I recently finished Human Compatible: Artificial Intelligence and the Problem of Control by Stuart Russell, and I highly recommend it. A lot has been written in the past 5-10 years on superintelligent AI, AI safety, and AI control. Much of what has been written suffers either from being too sensationalist (especially works from people outside the field), or from being to dismissive about concerns around superintelligent AI (especially from people inside the field). Russell is a major figure in AI, and he takes the concerns about advanced AI seriously, while remaining grounded in reality and plotting a feasible path forward.
The core idea of Russell’s book is that we should design AI agents to be uncertain about human preferences. Let’s consider an AI named Rob that operates on behalf of a human named Mary, purchasing items on her behalf, based on Rob’s knowledge about Mary’s preferences. If Rob is certain about Mary’s preferences, he will simply go about purchasing items for Mary without needing to consult with Mary. However, if he is uncertain about her preferences, Rob may occasionally need to bring Mary back into the loop to make a decision. We could characterize this as Rob being willing to switch himself off in order to attain a better outcome for Mary. In the first scenario, where Rob was certain about Mary’s preferences, that would not happen.
The Standard Model of AI
The first scenario is what Russell calls the “standard model” of AI: an agent is given an objective function to optimize, and it simply goes about optimizing it, without any uncertainty about the function. In Rob’s case, the function would involve factors such as the cost of items, e.g. it wants to attain items that Mary likes, at the lowest cost possible, and with reasonable shipping times.

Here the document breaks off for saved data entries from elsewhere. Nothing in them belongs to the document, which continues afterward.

What follows belongs to an exercise in optimizing a design on an open flow for small area; a production flow would make more cautious choices.
In this exercise RTL edits were held to simulation tests only and were not proved equivalent to the original.

==> exp/garnet: inputs <==
==> flow/design.v (excerpt) <==
module cordic #(
    parameter INPUT_DATA_WIDTH = 16,
    parameter ITERATIONS = 16
)(
    input wire i_clk,
    input wire i_resetn,
    input wire signed [INPUT_DATA_WIDTH - 1:0] i_xIn,
    input wire signed [INPUT_DATA_WIDTH - 1:0] i_yIn,
    input wire signed [31:0] i_angle,
    output reg signed [INPUT_DATA_WIDTH:0] o_xOut,
    output reg signed [INPUT_DATA_WIDTH:0] o_yOut
);
==> flow/config.mk <==
export PLATFORM = sky130hd
export DESIGN_NAME = cordic
export DESIGN_NICKNAME = cordic
export VERILOG_FILES = /design/flow/design.v
export SDC_FILE = /design/flow/constraint.sdc
export NUM_CORES = 4
export LEC_CHECK = 0
export CAP_MARGIN = 20
export CORE_MARGIN = 2
export CORE_UTILIZATION = 60
export CTS_CLUSTER_DIAMETER = 90
export CTS_CLUSTER_SIZE = 28
export SLEW_MARGIN = 20
==> flow/constraint.sdc <==
create_clock -name core_clock -period 5.5 [get_ports {i_clk}]
set_input_delay 1.1000 -clock core_clock [delete_from_list [all_inputs] [get_ports {i_clk}]]
set_output_delay 1.1000 -clock core_clock [all_outputs]
set_load 0.01 [all_outputs]
standard.sh (not shown) runs the stock make flow with config.mk's settings and CLKGATE_MAP_FILE= SYNTH_SCRIPT=/design/flow/synth_recipe.tcl, a recipe that flattens the netlist after the stock synthesis.
==> flow/flow/run.sh <==
#!/bin/bash
set -euo pipefail
export BUFFER_PORTS_ARGS="-buffer_cell sky130_fd_sc_hd__buf_1"
bash standard.sh > standard_flow.log 2>&1
==> inputs of exp/pepper, as changes to exp/garnet <==
==> flow/run.sh (new file) <==
#!/bin/bash
# synth_recipe.tcl (not shown) runs the flow's synth.tcl, then flattens the netlist and writes it again
# the make line also repeats each setting of config.mk as NAME=value (left out here)
make -C /OpenROAD-flow-scripts/flow DESIGN_CONFIG=/design/flow/config.mk WORK_HOME=/design/flow/orfs CLKGATE_MAP_FILE= SYNTH_SCRIPT=/design/flow/synth_recipe.tcl finish
removed: flow/flow/run.sh
removed: flow/standard.sh
==> metrics.md <==
| Metric | Value |
|---|---|
| Gr usage total | `0.200` |
| CP Buf/Inv Count | `2` |
| Status | `timing/DRC/antenna clean` |
| Hold path startpoint | `r_t15_11` |
| Fin crit share | `0.963` |
| CP max-delay cell | `fa_1` |
| Global routing met2 resource utilization | `0.375` |
| Met3 routed WL | `2420 µm` |
| Syn-to-layout area delta | `8.10%` |
| Fin area | `0.0495 mm²` |
| Gpl congestion | `0.874` |
(the above is from exp/pepper)
==> metrics.md <==
| Metric | Value |
|---|---|
| Met3 routed WL | `2210 µm` |
| Status | `timing/DRC/antenna clean` |
| Gpl congestion | `0.858` |
| Hold path startpoint | `r_t15_12` |
| CP max-delay cell | `or4_1` |
| CP Buf/Inv Count | `0` |
| Global routing met2 resource utilization | `0.376` |
| Syn-to-layout area delta | `6.59%` |
| Fin area | `0.0488 mm²` |
| Gr usage total | `0.199` |
| Fin crit share | `0.967` |
(the above is from exp/garnet)

* * *

==> inputs of try-zinc <==
cordic, a different RTL version from the one above (not shown whole).
## cordic
module cordic #(
    parameter INPUT_DATA_WIDTH = 16,
    parameter ITERATIONS = 16
)(
    input wire i_clk,
    input wire i_resetn,
    input wire signed [INPUT_DATA_WIDTH - 1:0] i_xIn,
    input wire signed [INPUT_DATA_WIDTH - 1:0] i_yIn,
    input wire signed [31:0] i_angle,
    output reg signed [INPUT_DATA_WIDTH:0] o_xOut,
    output reg signed [INPUT_DATA_WIDTH:0] o_yOut
);
wire [1:0] q = i_angle[31:30];
wire signed [16:0] xs = i_xIn, ys = i_yIn;
wire signed [16:0] w_xpre = (q == 2'b01) ? -ys : (q == 2'b10) ? ys : xs;
wire signed [16:0] w_ypre = (q == 2'b01) ? xs : (q == 2'b10) ? -xs : ys;
wire w_nz29 = |i_angle[28:0];
wire w_d0 = ~q[1] & (i_angle[29] | w_nz29);
wire [1:0] w_t = {q[1], i_angle[29]};
wire [1:0] w_t1 = w_d0 ? w_t - 2'd1 : w_t + 2'd1;
wire w_d1 = (w_t1 == 2'b01) | ((w_t1 == 2'b00) & w_nz29);
reg signed [16:0] r_x0, r_y0;
reg [30:0] r_a1;
reg r_d0, r_d1;
always @(posedge i_clk or negedge i_resetn)
    if (~i_resetn) begin r_x0 <= 17'sd0; r_y0 <= 17'sd0; end
    else begin r_x0 <= w_xpre; r_y0 <= w_ypre; end
always @(posedge i_clk) begin
    r_a1 <= {w_t1, i_angle[28:0]};
    r_d0 <= w_d0;
    r_d1 <= w_d1;
end
wire [16:0] ax0_s;
wire ax0_c1; assign ax0_s[0] = r_x0[0] ^ (r_y0[0] ^ r_d0) ^ r_d0; assign ax0_c1 = (r_x0[0] & (r_y0[0] ^ r_d0)) | (r_x0[0] & r_d0) | ((r_y0[0] ^ r_d0) & r_d0);
wire ax0_c2; assign ax0_s[1] = r_x0[1] ^ (r_y0[1] ^ r_d0) ^ ax0_c1; assign ax0_c2 = (r_x0[1] & (r_y0[1] ^ r_d0)) | (r_x0[1] & ax0_c1) | ((r_y0[1] ^ r_d0) & ax0_c1);
wire ax0_c3; assign ax0_s[2] = r_x0[2] ^ (r_y0[2] ^ r_d0) ^ ax0_c2; assign ax0_c3 = (r_x0[2] & (r_y0[2] ^ r_d0)) | (r_x0[2] & ax0_c2) | ((r_y0[2] ^ r_d0) & ax0_c2);
wire ax0_c4; assign ax0_s[3] = r_x0[3] ^ (r_y0[3] ^ r_d0) ^ ax0_c3; assign ax0_c4 = (r_x0[3] & (r_y0[3] ^ r_d0)) | (r_x0[3] & ax0_c3) | ((r_y0[3] ^ r_d0) & ax0_c3);
wire ax0_c5; assign ax0_s[4] = r_x0[4] ^ (r_y0[4] ^ r_d0) ^ ax0_c4; assign ax0_c5 = (r_x0[4] & (r_y0[4] ^ r_d0)) | (r_x0[4] & ax0_c4) | ((r_y0[4] ^ r_d0) & ax0_c4);
wire ax0_c6; assign ax0_s[5] = r_x0[5] ^ (r_y0[5] ^ r_d0) ^ ax0_c5; assign ax0_c6 = (r_x0[5] & (r_y0[5] ^ r_d0)) | (r_x0[5] & ax0_c5) | ((r_y0[5] ^ r_d0) & ax0_c5);
  ...
Settings: LEC_CHECK=0, CAP_MARGIN=10, CORE_MARGIN=2, CORE_UTILIZATION=60, CTS_CLUSTER_DIAMETER=90, CTS_CLUSTER_SIZE=28, SLEW_MARGIN=10; clock period 5.5 ns.
==> flow/flow/run.sh <==
#!/bin/bash
# The standard layout (standard.sh: standard synthesis and the ORFS flow), with one change:
# the buffers that placement puts on the input and output ports are the smallest buffer cell,
# sky130_fd_sc_hd__buf_1, instead of the flow's default choice. The make output (every tool's
# output, in order) goes to standard_flow.log here; ORFS keeps each step's own log under orfs/logs.
set -euo pipefail
export BUFFER_PORTS_ARGS="-buffer_cell sky130_fd_sc_hd__buf_1"
bash standard.sh > standard_flow.log 2>&1
==> try-garnet: changes against try-zinc <==
CAP_MARGIN = 20   (was 10)
CORE_UTILIZATION = 50   (was 60)
CTS_CLUSTER_DIAMETER = 95   (was 90)
CTS_CLUSTER_SIZE = 32   (was 28)
SLEW_MARGIN = 20   (was 10)
==> run notes <==
Initial Util=60.9%; via count=23100; Worst Hold Launch=r_dl12_6$_DFF_P_; met1 Use GR=28.8%; max incr delay on CP=430 ps; CP cell instances=mux2_2 -> fa_1 -> fa_2 -> fa_2 -> fa_1 -> fa_2 -> fa_1 -> fa_2 -> fa_2 -> fa_2 -> or3_4 -> nor4_4 -> a41oi_2 -> nor2_2 -> nand2_1 -> xnor2_1; status=timing/DRC/antenna clean; Arrival @ worst endpoint=5890 ps; met2 Track Usage GR=42.2%; Well Taps=855; Routed met3 length=1960 µm
# the run above: try-zinc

The problem with the standard model is that it could be catastrophic. For example, a superintelligent AI that is trying to minimize human suffering could decide to eliminate all human life on earth, taking a path that was completely unforeseen by humans towards optimizing the objective. Adding uncertainty about preferences can help us to avoid these scenarios.
To be clear, uncertainty and probability have played a major role in AI, especially since the 1980s. But this has primarily been uncertainty about the state of the world, and about the consequences of actions. There has been very little on uncertainty about preferences and the function that is being optimized.
Transformative Experience
By a nice coincidence, I listened to this podcast discussion between Sean Carroll and philosopher LA Paul shortly after finishing the Russell book. It also has to do with uncertain preferences, but in this case it is about uncertainty regarding our own preferences in decision-making scenarios that involve transformative experience. Paul starts with a fun example regarding vampires. Say you are approached by a vampire and told that you have a limited-time offer to become a vampire, and he starts giving you the sales pitch, saying that you’ll get to drink delicious blood and wander around at night, and scare people. You might reply that these things are completely unappealing — even disgusting — to you. But he replies that when you are a vampire, these things will be incredibly pleasing to you. As a vampire, you will love the taste of blood.

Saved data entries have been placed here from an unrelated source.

This is an optimization exercise on Yosys and OpenROAD, whose aim is small area, a short achievable clock period and few clock cycles, not a production implementation.
Only simulation tests tie the RTL to the original design; equivalence was not proved.
Power is estimated from default activity; no workload was simulated.

## CLE
module CLE ( clk, reset, rom_q, rom_a, sram_q, sram_a, sram_d, sram_wen, finish);
export LEC_CHECK = 0
export CAP_MARGIN = 30
export CORE_MARGIN = 2
export CORE_UTILIZATION = 50
export PLACE_DENSITY = 0.6
export SLEW_MARGIN = 20
create_clock -name core_clock -period 9.0 [get_ports {clk}]
run.sh (not shown) runs the stock make flow with config.mk's settings and CLKGATE_MAP_FILE= SYNTH_SCRIPT=/design/flow/synth_recipe.tcl, a recipe that flattens the netlist after the stock synthesis.
Testbench counts at the start, summed over its fixed seeds: cycles 52,360.
Next try:
==> flow/flow/run.sh (new file) <==
#!/bin/bash
set -euo pipefail
bash standard.sh SETUP_SLACK_MARGIN=5.7 finish > flow_make.log 2>&1
==> flow/standard.sh (new file) <==
#!/bin/bash
# synth_recipe.tcl (not shown) runs the flow's synth.tcl, then flattens the netlist and writes it again
# the make line also repeats each setting of config.mk as NAME=value (left out here)
make -C /OpenROAD-flow-scripts/flow DESIGN_CONFIG=/design/flow/config.mk WORK_HOME=/design/flow/orfs CLKGATE_MAP_FILE= SYNTH_SCRIPT=/design/flow/synth_recipe.tcl "${@:-finish}"
removed: flow/run.sh
Effect:
- worst hold slack is better by 0.0092 ns
- flip-flop and latch count stays the same
- cell area rises by 22%
- global-route usage grows by 2.8 points
- clock skew stays flat
- first-iteration DRC count climbs by 4.6%
- clock power increases by 8.0%
- via count rose by 9.1%
- routed wire length increases by 13%
- sequential share of layout area falls by 5.5 points
Next try:
==> flow/flow/run.sh (replaced) <==
#!/bin/bash
set -euo pipefail
bash standard.sh "BUFFER_PORTS_ARGS=-buffer_cell sky130_fd_sc_hd__buf_1" finish > flow_make.log 2>&1
SETUP_SLACK_MARGIN = 5   (was default)
Result: The new run ran to the end with no violations; setup slack is worse by 0.26 ns; routed wire length is lower by 12%; synthesized area stays the same; design area is lower by about 20%; sequential cell count is unchanged; total power is lower by 11%; die area is unchanged; cell count decreases by 5.8%; worst hold slack is better by 0.013 ns; utilization falls by 14 points.
Next try:
==> flow/run.sh (new file) <==
#!/bin/bash
# synth_recipe.tcl (not shown) runs the flow's synth.tcl, then flattens the netlist and writes it again
# the make line also repeats each setting of config.mk as NAME=value (left out here)
make -C /OpenROAD-flow-scripts/flow DESIGN_CONFIG=/design/flow/config.mk WORK_HOME=/design/flow/orfs CLKGATE_MAP_FILE= SYNTH_SCRIPT=/design/flow/synth_recipe.tcl finish
removed: flow/flow/run.sh
removed: flow/standard.sh
=>
- The changed run completed without violations
- count of clock-buffer cells in the layout stays the same
- via count went up by about 1.6%
- routed wire length is higher by about 3%
- setup slack loses 0.046 ns
- combinational power is higher by about 10%

========
== job 7894 ==
CLE, a different RTL version from the one above (not shown whole).
For scale: ~650 cells after synthesis, ~81 flip-flops, ~45 I/O pins, roughly 0.0058 mm^2 of cells after synthesis.
Design CLE, start of the top module:
module CLE ( clk, reset, rom_q, rom_a, sram_q, sram_a, sram_d, sram_wen, finish);
input         clk;
input         reset;
input  [7:0]  rom_q;
output [6:0]  rom_a;
input  [7:0]  sram_q;
output [9:0]  sram_a;
output [7:0]  sram_d;
output        sram_wen;
output        finish;
reg  [9:0] sram_a;
reg        sram_wen;
reg        finish;
reg        s_wait, s_rs0, s_rs1, s_rs2, s_rs3, s_cmp, s_put, s_slw;
reg        early;        
reg        fin_st;       
reg  [9:0] pos;          
reg  [7:0] P;            
reg        pz;
reg        nNW, nN, nW;  
reg        fNW, fN, fW;  
reg        Lz;           
reg        wf;           
reg  [3:0] mods;         
reg  [7:0] newv;         
reg        decq;         
function [1:0] cmp8;
    input [7:0] a, b;
    reg   [7:0] g, l;
    reg   [3:0] g2, l2;
    reg   [1:0] g4, l4;
    integer i;
    begin
        for (i = 0; i < 8; i = i + 1) begin
            g[i] = a[i] & ~b[i];
            l[i] = ~a[i] & b[i];
        end
        for (i = 0; i < 4; i = i + 1) begin
            g2[i] = g[2*i+1] | (~l[2*i+1] & g[2*i]);
            l2[i] = l[2*i+1] | (~g[2*i+1] & l[2*i]);
        end
        for (i = 0; i < 2; i = i + 1) begin
            g4[i] = g2[2*i+1] | (~l2[2*i+1] & g2[2*i]);
            l4[i] = l2[2*i+1] | (~g2[2*i+1] & l2[2*i]);
        end
        cmp8 = {g4[1] | (~l4[1] & g4[0]), l4[1] | (~g4[1] & l4[0])};
    end
endfunction
reg  [6:0] rom_a;        
reg        f127;         
reg        fdone;        
reg        rv;           
reg  [7:0] cw;
reg        gap;          
assign sram_d = P;
wire [7:0] q_rev = {rom_q[0], rom_q[1], rom_q[2], rom_q[3],
                    rom_q[4], rom_q[5], rom_q[6], rom_q[7]};
wire [7:0] qm = q_rev & {~f127, 6'b111111, ~(~f127 & (rom_a == 7'd0))};
wire [6:0] nbi  = f127 ? 7'd127 : rom_a;
wire       qnz  = qm != 8'd0;
wire       nbv  = rv & ~fdone & qnz;        
wire [7:0] nb   = qm;
wire       nbadj = ~gap;                    
wire [2:0] o      = pos[2:0];
wire       rem_nz = |cw;
wire       avail  = rem_nz | nbv;
wire [7:0] srcw   = rem_nz ? cw : nb;
reg  [2:0] off, offm1;
reg  [7:0] oneh;
always @(*) begin
    casez (srcw)
  ...
==> flow/config.mk <==
export PLATFORM = sky130hd
export DESIGN_NAME = CLE
export DESIGN_NICKNAME = CLE
export VERILOG_FILES = /design/flow/design.v
export SDC_FILE = /design/flow/constraint.sdc
export NUM_CORES = 4
export LEC_CHECK = 0
export CAP_MARGIN = 30
export CORE_MARGIN = 2
export CORE_UTILIZATION = 50
export PLACE_DENSITY = 0.6
export SETUP_SLACK_MARGIN = 5
export SLEW_MARGIN = 20
==> flow/constraint.sdc <==
create_clock -name core_clock -period 9.0 [get_ports {clk}]
set_input_delay 1.8000 -clock core_clock [delete_from_list [all_inputs] [get_ports {clk}]]
set_output_delay 1.8000 -clock core_clock [all_outputs]
set_load 0.01 [all_outputs]
Stock flow here: none of the scripts above is used.
Job 7894 completed; timing, DRC and antenna clean
Testbench counts of job 7894, summed over its fixed seeds: cycles 52,360.
Inputs modified between job 7894 and job 1846:
# job 7894
export LEC_CHECK = 0
export CAP_MARGIN = 30
export CORE_MARGIN = 2
export CORE_UTILIZATION = 50
export PLACE_DENSITY = 0.6
export SETUP_SLACK_MARGIN = 5
export SLEW_MARGIN = 20
create_clock -name core_clock -period 9.0 [get_ports {clk}]
# job 1846
export LEC_CHECK = 0
export ABC_AREA = 1
export CAP_MARGIN = 30
export CORE_MARGIN = 2
export CORE_UTILIZATION = 60
export CTS_BUF_LIST = sky130_fd_sc_hd__clkbuf_8
export PLACE_DENSITY = 0.75
export SLEW_MARGIN = 20
create_clock -name core_clock -period 9.0 [get_ports {clk}]
==> flow/flow/run.sh (new file) <==
#!/bin/bash
set -euo pipefail
bash standard.sh "BUFFER_PORTS_ARGS=-buffer_cell sky130_fd_sc_hd__buf_1" SETUP_SLACK_MARGIN=5.8 finish > flow_make.log 2>&1
==> flow/standard.sh (new file) <==
#!/bin/bash
# synth_recipe.tcl (not shown) runs the flow's synth.tcl, then flattens the netlist and writes it again
# the make line also repeats each setting of config.mk as NAME=value (left out here)
make -C /OpenROAD-flow-scripts/flow DESIGN_CONFIG=/design/flow/config.mk WORK_HOME=/design/flow/orfs CLKGATE_MAP_FILE= SYNTH_SCRIPT=/design/flow/synth_recipe.tcl "${@:-finish}"
removed: flow/run.sh
--- outcome ---
Run comparison: job 1846 startpoint of the most critical setup path sram_q[4]; job 7894 startpoint of the most critical setup path rom_q[4]
Job 1846 — met3 routing resource usage after global routing 4.0 points higher, job 7894 as reference
Lower internal power goes to job 7894 over job 1846.
On job 1846: routed wire length is 2200 um higher than what job 7894 gave.
Utilization job 7894 -> job 1846: up
Per the comparison of job 1846 with job 7894, post-synth design cell area up 5.2%, overall die area shrank by 0.0015 mm^2, overall power consumption now larger, number of standard cells in the layout, taps in and fillers out picked up an extra 253.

What should you do? You could say no to the opportunity, which would be in accord with your current preferences. But you could also say yes, which would lead to a major transformative experience for you in which your preferences change. You might really love being a vampire.

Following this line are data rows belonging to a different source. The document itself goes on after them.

From an optimization exercise on the open Yosys and OpenROAD flow, aimed at small area, a short achievable clock period and few clock cycles; shortcuts taken in it are not production practice.
Where RTL was checked, it was by simulation tests only, not by an equivalence proof against the original.

## CONV
module  CONV(
            input		  clk,
            input		  reset,
            output		  busy,
            input		  ready,
            output [11:0] iaddr,
            input  [19:0] idata,
            output	 	  cwr,
            output [11:0] caddr_wr,
            output [19:0] cdata_wr,
            output	 	  crd,
            output [11:0] caddr_rd,
            input  [19:0] cdata_rd,
            output [ 2:0] csel
        );
Settings: LEC_CHECK=0, CAP_MARGIN=20, CORE_MARGIN=2, CORE_UTILIZATION=40, CTS_CLUSTER_DIAMETER=100, CTS_CLUSTER_SIZE=25, SLEW_MARGIN=20, SYNTH_HIERARCHICAL=1; clock period 10.0 ns.
standard.sh (not shown) runs the stock make flow with config.mk's settings and CLKGATE_MAP_FILE= SYNTH_SCRIPT=/design/flow/synth_recipe.tcl, a recipe that flattens the netlist after the stock synthesis.
==> flow/flow/run.sh <==
#!/bin/bash
# Own layout flow: the standard flow (standard.sh, unchanged synthesis,
# floorplan, power grid and tap cells), with buf_2 cells as the port buffers
# instead of the delay buffer buffer_ports picks by default, and repair_timing
# aiming for 6.8 ns of setup slack.
# The full make/ORFS output goes to flow_standard.log in the work folder;
# ORFS also keeps a log per step under orfs/logs.
set -euo pipefail
bash standard.sh \
  "BUFFER_PORTS_ARGS=-buffer_cell sky130_fd_sc_hd__buf_2" \
  SETUP_SLACK_MARGIN=6.8 \
  finish > flow_standard.log 2>&1
Change:
--- a/flow/design.v
+++ b/flow/design.v
@@ -2196,26 +2196,26 @@
 CONV_fa uw2132 (w2131, w2035, w2037, w2132, w2133);
 wire w2134 = ~w2038;
 wire w2135, w2136;
 CONV_fa uw2135 (w1959, w2040, w2134, w2135, w2136);
 wire w2137 = ~w2041;
 wire w2138, w2139;
 CONV_fa uw2138 (w2042, w1961, w2137, w2138, w2139);
 wire w2140 = ~w2044;
 wire w2141, w2142;
 CONV_fa uw2141 (r1[241], w2043, w2140, w2141, w2142);
-wire [12:0] lowsum = {1'b0, {~w2065, ~w2062, w2059, w2056, w2053, ~w2050, w2047, ~w2046, ~r1[4], r1[3], r1[1], ~r1[0]}} + {1'b0, {w2067, ~w2064, ~w2061, w2058, w2055, w2052, ~w2049, ~r1[8], r1[5], 1'b0, ~r1[2], 1'b0}};
-reg [52:0] r2;
-always @(posedge clk) r2 <= {w2045, w2142, w2141, w2139, w2138, w2136, w2135, w2133, w2132, w2130, w2129, w2127, w2126, w2124, w2123, w2121, w2120, w2118, w2117, w2115, w2114, w2112, w2111, w2109, w2108, w2106, w2105, w2103, w2102, w2100, w2099, w2097, w2096, w2094, w2093, w2091, w2090, w2088, w2087, w2085, w2084, w2082, w2081, w2079, w2078, w2076, w2075, w2073, w2072, w2070, w2069, w2068, lowsum[12]};
-wire [37:0] suma = {~r2[51], r2[49], ~r2[47], r2[45], ~r2[43], ~r2[41], r2[39], r2[37], r2[35], ~r2[33], ~r2[31], r2[29], r2[27], r2[25], r2[23], ~r2[21], r2[19], r2[17], r2[15], r2[13], r2[11], ~r2[9], r2[7], r2[5], r2[3], r2[1], 1'b0, 1'b0, 1'b0, 1'b0, 1'b0, 1'b0, 1'b0, 1'b0, 1'b0, 1'b0, 1'b0, 1'b0};
-wire [37:0] sumb = {~r2[52], ~r2[50], r2[48], ~r2[46], r2[44], ~r2[42], ~r2[40], r2[38], r2[36], r2[34], ~r2[32], ~r2[30], r2[28], r2[26], r2[24], r2[22], ~r2[20], r2[18], r2[16], r2[14], r2[12], r2[10], ~r2[8], r2[6], r2[4], r2[2], 1'b0, 1'b0, 1'b0, 1'b0, 1'b0, 1'b0, 1'b0, 1'b0, 1'b0, 1'b0, 1'b0, 1'b0};
-wire [37:0] acc = {suma[37:12] + sumb[37:12] + r2[0], 12'd0};
+wire [14:0] lowsum = {1'b0, {w2070, w2068, ~w2065, ~w2062, w2059, w2056, w2053, ~w2050, w2047, ~w2046, ~r1[4], r1[3], r1[1], ~r1[0]}} + {1'b0, {w2072, w2069, w2067, ~w2064, ~w2061, w2058, w2055, w2052, ~w2049, ~r1[8], r1[5], 1'b0, ~r1[2], 1'b0}};
+reg [48:0] r2;
+always @(posedge clk) r2 <= {w2045, w2142, w2141, w2139, w2138, w2136, w2135, w2133, w2132, w2130, w2129, w2127, w2126, w2124, w2123, w2121, w2120, w2118, w2117, w2115, w2114, w2112, w2111, w2109, w2108, w2106, w2105, w2103, w2102, w2100, w2099, w2097, w2096, w2094, w2093, w2091, w2090, w2088, w2087, w2085, w2084, w2082, w2081, w2079, w2078, w2076, w2075, w2073, lowsum[14]};
+wire [37:0] suma = {~r2[47], r2[45], ~r2[43], r2[41], ~r2[39], ~r2[37], r2[35], r2[33], r2[31], ~r2[29], ~r2[27], r2[25], r2[23], r2[21], r2[19], ~r2[17], r2[15], r2[13], r2[11], r2[9], r2[7], ~r2[5], r2[3], r2[1], 1'b0, 1'b0, 1'b0, 1'b0, 1'b0, 1'b0, 1'b0, 1'b0, 1'b0, 1'b0, 1'b0, 1'b0, 1'b0, 1'b0};
+wire [37:0] sumb = {~r2[48], ~r2[46], r2[44], ~r2[42], r2[40], ~r2[38], ~r2[36], r2[34], r2[32], r2[30], ~r2[28], ~r2[26], r2[24], r2[22], r2[20], r2[18], ~r2[16], r2[14], r2[12], r2[10], r2[8], r2[6], ~r2[4], r2[2], 1'b0, 1'b0, 1'b0, 1'b0, 1'b0, 1'b0, 1'b0, 1'b0, 1'b0, 1'b0, 1'b0, 1'b0, 1'b0, 1'b0};
+wire [37:0] acc = {suma[37:14] + sumb[37:14] + r2[0], 14'd0};
 wire [19:0] relu = acc[37] ? 20'd0 : acc[35:16];
 wire       wlow  = wq < 7'd2;
 wire [6:0] wq2   = wlow ? wq + 7'd65 : wq;
 wire [6:0] pt    = wq2 - 7'd3;
 wire [4:0] pi    = pt[5:1];        
 wire       ph    = pt[0];          
 wire [3:0] psx   = wlow ? ws - 4'd1 : ws;
 wire       pact  = wq != 7'd2 && !(ws == 4'd0 && wlow);
 wire       l0we  = wq != 7'd0 && ws != 4'd8;
 wire [6:0] wx    = wq - 7'd1;
Effect: Hold slack improves by 0.012 ns. Worst setup slack degrades by 0.014 ns. Synthesized area is lower by about 1.3%. Cell count is lower by about 1%. Via count is lower by 2.9%. Core utilization is higher by 0.12 points.
Testbench counts after the change, summed over its fixed seeds: cycles 94,302.
For the first run of this note, only the layout was checked, not whether the RTL still works.

==> static timing again, ports no longer ideal <==
The flow's constraints put no driver on any port. The routed layouts listed below were extracted and timed again, unchanged, in two steps.
Step 1 (the two cells are an assumption about what drives the block):
set clk [get_ports {clk}]
set_driving_cell -lib_cell sky130_fd_sc_hd__clkbuf_16 $clk
set_driving_cell -lib_cell sky130_fd_sc_hd__buf_2 [delete_from_list [all_inputs] $clk]
Step 2 also shifts input and output timing later by t, the mid clock arrival at the registers, as if the neighbouring blocks saw the same clock.
Three values: no drivers, after step 1, after step 2; two values: the first two.
run	shift t [ns]	setup WS [ns]	slew at the worst register clock pin (ns)
the first run	0.730	6.777 / 6.707 / 6.816	0.10 / 0.10
the second run	0.732	6.763 / 6.691 / 6.800	0.11 / 0.11
After both steps setup and hold are still met in every run listed.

A more down-to-earth parallel example is the decision whether to have children. Say your preferences are not to have children. But having children is a transformative experience in which your preferences can completely change. Let’s denote you and your preferences prior to having children as X, and you and your preferences after having children as X’. Having children might be the wrong decision for person X but the right decision for person X’. Unfortunately, it is X who has to make the decision. X can’t really know what their preferences will be after the decision, and the decision will transform who they are.
How to Decide
So how should we handle decision-making regarding transformative experiences where we know that we and our preferences will change? In the podcast, I think Paul says basically that there is no clear answer, but that she discusses some suggestions in her book on transformative experiences. I would suggest that we give at least some weight to opportunities that seem to be in conflict with our current preferences, recognizing them as opportunities for transformation and growth.
In the earlier discussion about AI uncertainty regarding human preferences, we saw that this uncertainty allowed the AI to delegate some decision-making back to the human in order to attain a better outcome. But with uncertainty about our own preferences in the future, we can’t simply delegate the decision in a similar manner. I suppose some religious and spiritual people talk as if they do this: letting God (or the universe) make an important decision for them. I’m not sure how that plays out in practical terms for them, but perhaps we could interpret it as meaning more openness towards new and transformative experiences.
On that note, the later part of the podcast is on potential implications of Paul’s ideas on the atheism/theism debate. It’s very fascinating, but I think I’ll have to save that for another blog post.